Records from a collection

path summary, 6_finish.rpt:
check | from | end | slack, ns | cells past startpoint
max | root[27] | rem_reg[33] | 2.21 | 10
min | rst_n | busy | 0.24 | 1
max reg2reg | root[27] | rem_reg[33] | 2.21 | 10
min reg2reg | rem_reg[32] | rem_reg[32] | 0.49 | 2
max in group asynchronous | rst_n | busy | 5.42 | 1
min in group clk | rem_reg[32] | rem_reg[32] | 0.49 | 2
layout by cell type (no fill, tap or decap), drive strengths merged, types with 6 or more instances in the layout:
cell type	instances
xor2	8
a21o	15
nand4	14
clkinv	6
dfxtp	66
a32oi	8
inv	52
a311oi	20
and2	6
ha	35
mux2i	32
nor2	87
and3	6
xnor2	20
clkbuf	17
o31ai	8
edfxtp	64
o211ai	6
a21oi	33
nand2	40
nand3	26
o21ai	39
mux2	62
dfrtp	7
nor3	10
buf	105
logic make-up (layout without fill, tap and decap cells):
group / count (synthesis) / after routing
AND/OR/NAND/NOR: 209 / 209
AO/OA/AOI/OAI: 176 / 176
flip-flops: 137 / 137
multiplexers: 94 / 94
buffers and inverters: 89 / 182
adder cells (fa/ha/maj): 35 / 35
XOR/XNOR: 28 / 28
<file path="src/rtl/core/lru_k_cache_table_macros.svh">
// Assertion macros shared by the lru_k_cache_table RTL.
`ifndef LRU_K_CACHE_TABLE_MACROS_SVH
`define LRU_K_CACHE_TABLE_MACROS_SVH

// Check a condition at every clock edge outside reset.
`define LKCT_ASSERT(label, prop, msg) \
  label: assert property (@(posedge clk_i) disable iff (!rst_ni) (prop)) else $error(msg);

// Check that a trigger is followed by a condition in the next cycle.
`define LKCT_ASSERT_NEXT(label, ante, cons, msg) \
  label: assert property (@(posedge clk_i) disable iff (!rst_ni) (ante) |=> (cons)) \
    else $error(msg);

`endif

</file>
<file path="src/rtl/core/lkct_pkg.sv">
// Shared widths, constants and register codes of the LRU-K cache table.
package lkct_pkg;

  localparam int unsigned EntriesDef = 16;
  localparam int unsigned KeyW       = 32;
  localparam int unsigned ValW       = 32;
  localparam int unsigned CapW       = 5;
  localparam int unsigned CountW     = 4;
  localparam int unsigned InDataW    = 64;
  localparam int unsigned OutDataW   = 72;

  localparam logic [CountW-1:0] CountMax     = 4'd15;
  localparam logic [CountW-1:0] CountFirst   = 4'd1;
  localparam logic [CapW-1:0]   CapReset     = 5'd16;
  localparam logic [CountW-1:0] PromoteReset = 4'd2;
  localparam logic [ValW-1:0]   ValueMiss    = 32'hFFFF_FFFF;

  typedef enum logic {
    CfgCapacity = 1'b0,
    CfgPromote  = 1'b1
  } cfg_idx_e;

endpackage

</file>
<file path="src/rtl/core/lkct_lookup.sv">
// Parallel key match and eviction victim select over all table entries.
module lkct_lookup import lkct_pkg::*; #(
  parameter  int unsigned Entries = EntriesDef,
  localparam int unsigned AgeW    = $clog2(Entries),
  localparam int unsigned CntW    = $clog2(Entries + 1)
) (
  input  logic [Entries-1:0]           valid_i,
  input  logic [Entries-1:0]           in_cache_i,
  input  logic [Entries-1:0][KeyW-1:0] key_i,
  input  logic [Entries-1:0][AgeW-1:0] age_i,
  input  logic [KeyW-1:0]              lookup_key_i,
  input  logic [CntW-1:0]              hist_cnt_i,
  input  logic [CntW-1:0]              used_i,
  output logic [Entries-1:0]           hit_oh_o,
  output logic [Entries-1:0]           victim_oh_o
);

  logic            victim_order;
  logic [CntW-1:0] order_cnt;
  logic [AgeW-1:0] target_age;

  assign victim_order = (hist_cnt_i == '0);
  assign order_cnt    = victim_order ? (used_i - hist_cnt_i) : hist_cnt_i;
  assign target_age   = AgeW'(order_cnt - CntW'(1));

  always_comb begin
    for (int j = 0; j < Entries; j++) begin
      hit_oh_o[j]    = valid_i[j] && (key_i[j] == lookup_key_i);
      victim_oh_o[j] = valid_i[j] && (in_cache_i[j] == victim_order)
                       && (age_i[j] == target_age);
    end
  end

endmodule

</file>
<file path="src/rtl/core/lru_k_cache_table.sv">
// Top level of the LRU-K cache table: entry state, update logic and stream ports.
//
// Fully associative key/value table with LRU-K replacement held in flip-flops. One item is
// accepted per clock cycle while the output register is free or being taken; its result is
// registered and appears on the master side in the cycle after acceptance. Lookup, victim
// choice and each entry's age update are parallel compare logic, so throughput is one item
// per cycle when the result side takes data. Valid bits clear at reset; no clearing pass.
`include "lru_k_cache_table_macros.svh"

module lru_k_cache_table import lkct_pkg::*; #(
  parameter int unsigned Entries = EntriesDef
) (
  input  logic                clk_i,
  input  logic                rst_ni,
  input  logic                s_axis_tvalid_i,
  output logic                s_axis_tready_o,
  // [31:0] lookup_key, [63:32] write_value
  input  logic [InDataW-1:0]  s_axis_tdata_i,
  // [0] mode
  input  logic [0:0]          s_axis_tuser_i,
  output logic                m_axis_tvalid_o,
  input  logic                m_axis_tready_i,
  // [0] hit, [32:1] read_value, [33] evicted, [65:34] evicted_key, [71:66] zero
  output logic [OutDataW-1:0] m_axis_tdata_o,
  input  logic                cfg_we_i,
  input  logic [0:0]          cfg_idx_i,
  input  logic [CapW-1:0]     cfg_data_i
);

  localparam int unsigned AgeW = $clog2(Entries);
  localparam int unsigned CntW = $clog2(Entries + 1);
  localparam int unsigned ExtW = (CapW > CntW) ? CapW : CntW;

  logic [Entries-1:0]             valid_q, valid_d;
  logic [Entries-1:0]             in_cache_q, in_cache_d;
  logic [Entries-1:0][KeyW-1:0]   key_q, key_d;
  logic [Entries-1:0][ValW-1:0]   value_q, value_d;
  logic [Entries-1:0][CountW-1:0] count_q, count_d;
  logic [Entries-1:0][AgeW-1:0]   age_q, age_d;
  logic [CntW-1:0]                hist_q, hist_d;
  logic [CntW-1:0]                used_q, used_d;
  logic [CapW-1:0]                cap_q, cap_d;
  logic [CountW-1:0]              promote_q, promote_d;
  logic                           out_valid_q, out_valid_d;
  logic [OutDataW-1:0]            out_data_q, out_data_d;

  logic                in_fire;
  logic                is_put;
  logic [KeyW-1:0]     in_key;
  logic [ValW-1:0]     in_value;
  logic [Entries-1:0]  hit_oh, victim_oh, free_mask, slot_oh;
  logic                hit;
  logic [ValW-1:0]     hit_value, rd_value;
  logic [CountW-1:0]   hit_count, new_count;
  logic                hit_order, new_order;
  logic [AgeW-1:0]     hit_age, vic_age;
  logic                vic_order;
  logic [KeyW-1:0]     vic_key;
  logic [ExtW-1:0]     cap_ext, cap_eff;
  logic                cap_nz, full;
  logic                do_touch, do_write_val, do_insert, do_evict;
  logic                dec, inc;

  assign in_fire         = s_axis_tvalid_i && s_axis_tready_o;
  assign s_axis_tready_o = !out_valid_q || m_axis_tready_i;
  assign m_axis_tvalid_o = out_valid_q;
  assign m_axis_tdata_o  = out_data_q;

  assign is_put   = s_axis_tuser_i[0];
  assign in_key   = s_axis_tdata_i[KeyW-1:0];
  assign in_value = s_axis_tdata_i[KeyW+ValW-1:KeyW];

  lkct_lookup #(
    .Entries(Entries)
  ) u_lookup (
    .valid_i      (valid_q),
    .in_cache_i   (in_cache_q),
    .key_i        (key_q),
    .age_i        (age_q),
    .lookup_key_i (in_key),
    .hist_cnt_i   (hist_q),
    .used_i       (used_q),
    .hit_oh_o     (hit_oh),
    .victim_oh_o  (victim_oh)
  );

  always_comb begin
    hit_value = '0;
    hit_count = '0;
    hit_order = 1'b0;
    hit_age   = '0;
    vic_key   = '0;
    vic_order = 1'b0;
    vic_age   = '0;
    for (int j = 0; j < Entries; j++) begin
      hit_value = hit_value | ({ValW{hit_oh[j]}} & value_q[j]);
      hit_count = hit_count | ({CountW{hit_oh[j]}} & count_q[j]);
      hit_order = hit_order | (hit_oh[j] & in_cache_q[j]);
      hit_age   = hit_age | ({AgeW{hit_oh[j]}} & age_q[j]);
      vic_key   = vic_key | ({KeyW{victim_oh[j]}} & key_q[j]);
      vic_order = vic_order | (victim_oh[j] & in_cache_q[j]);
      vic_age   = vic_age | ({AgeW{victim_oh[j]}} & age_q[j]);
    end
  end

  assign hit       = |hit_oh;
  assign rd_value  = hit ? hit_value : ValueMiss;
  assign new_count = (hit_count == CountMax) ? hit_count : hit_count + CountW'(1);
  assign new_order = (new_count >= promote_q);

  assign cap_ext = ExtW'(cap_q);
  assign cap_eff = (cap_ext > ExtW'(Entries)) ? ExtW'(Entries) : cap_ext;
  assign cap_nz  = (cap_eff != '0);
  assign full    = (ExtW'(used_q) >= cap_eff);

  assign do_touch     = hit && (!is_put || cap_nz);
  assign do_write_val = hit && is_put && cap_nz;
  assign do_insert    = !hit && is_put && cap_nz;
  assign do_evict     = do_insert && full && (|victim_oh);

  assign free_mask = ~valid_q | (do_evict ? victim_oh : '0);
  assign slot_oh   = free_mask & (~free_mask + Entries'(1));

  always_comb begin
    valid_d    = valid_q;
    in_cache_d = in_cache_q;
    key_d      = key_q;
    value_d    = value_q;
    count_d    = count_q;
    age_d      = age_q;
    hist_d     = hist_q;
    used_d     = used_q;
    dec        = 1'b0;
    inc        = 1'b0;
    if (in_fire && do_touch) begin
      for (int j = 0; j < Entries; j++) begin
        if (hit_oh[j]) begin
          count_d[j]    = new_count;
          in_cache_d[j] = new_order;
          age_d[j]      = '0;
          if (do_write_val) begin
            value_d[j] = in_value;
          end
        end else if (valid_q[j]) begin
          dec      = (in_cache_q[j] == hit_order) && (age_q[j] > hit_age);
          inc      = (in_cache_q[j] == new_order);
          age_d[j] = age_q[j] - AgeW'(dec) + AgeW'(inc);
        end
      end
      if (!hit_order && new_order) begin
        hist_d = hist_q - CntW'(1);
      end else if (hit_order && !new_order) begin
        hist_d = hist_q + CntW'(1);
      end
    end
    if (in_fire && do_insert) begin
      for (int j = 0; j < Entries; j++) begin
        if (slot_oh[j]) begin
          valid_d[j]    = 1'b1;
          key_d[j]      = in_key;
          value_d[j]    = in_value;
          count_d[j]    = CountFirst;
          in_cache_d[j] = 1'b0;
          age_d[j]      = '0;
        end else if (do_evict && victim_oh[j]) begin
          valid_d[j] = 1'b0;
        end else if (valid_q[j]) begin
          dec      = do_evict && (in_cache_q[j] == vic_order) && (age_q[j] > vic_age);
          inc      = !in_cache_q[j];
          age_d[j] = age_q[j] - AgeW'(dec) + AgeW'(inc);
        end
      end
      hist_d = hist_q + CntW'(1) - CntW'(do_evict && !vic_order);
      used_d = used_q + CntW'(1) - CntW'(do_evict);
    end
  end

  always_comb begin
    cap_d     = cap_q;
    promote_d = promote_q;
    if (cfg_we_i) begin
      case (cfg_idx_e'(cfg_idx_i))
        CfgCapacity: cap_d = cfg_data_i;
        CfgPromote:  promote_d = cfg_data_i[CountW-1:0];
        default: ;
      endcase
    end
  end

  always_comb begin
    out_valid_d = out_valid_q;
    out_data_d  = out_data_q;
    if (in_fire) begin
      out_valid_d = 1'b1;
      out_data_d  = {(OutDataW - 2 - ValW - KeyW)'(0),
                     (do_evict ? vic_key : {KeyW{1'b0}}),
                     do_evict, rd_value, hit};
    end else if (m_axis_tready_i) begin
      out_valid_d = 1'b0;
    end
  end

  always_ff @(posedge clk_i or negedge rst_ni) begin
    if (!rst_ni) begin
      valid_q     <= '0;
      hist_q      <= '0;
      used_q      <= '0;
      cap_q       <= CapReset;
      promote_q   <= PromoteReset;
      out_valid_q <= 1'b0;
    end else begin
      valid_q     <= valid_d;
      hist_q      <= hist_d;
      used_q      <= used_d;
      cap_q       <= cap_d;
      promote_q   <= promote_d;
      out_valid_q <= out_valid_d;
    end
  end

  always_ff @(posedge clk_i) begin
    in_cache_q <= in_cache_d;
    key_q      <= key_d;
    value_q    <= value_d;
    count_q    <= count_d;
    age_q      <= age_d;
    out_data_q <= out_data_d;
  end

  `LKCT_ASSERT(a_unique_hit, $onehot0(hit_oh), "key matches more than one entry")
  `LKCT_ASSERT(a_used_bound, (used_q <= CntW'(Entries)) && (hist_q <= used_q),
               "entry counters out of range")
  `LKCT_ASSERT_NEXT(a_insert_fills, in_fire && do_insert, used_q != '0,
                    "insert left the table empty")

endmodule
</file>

■ Problem details
Note every line of the entries in which "import" appears, and copy it down.

■ Output for this task
module lkct_lookup import lkct_pkg::*; #(
module lru_k_cache_table import lkct_pkg::*; #(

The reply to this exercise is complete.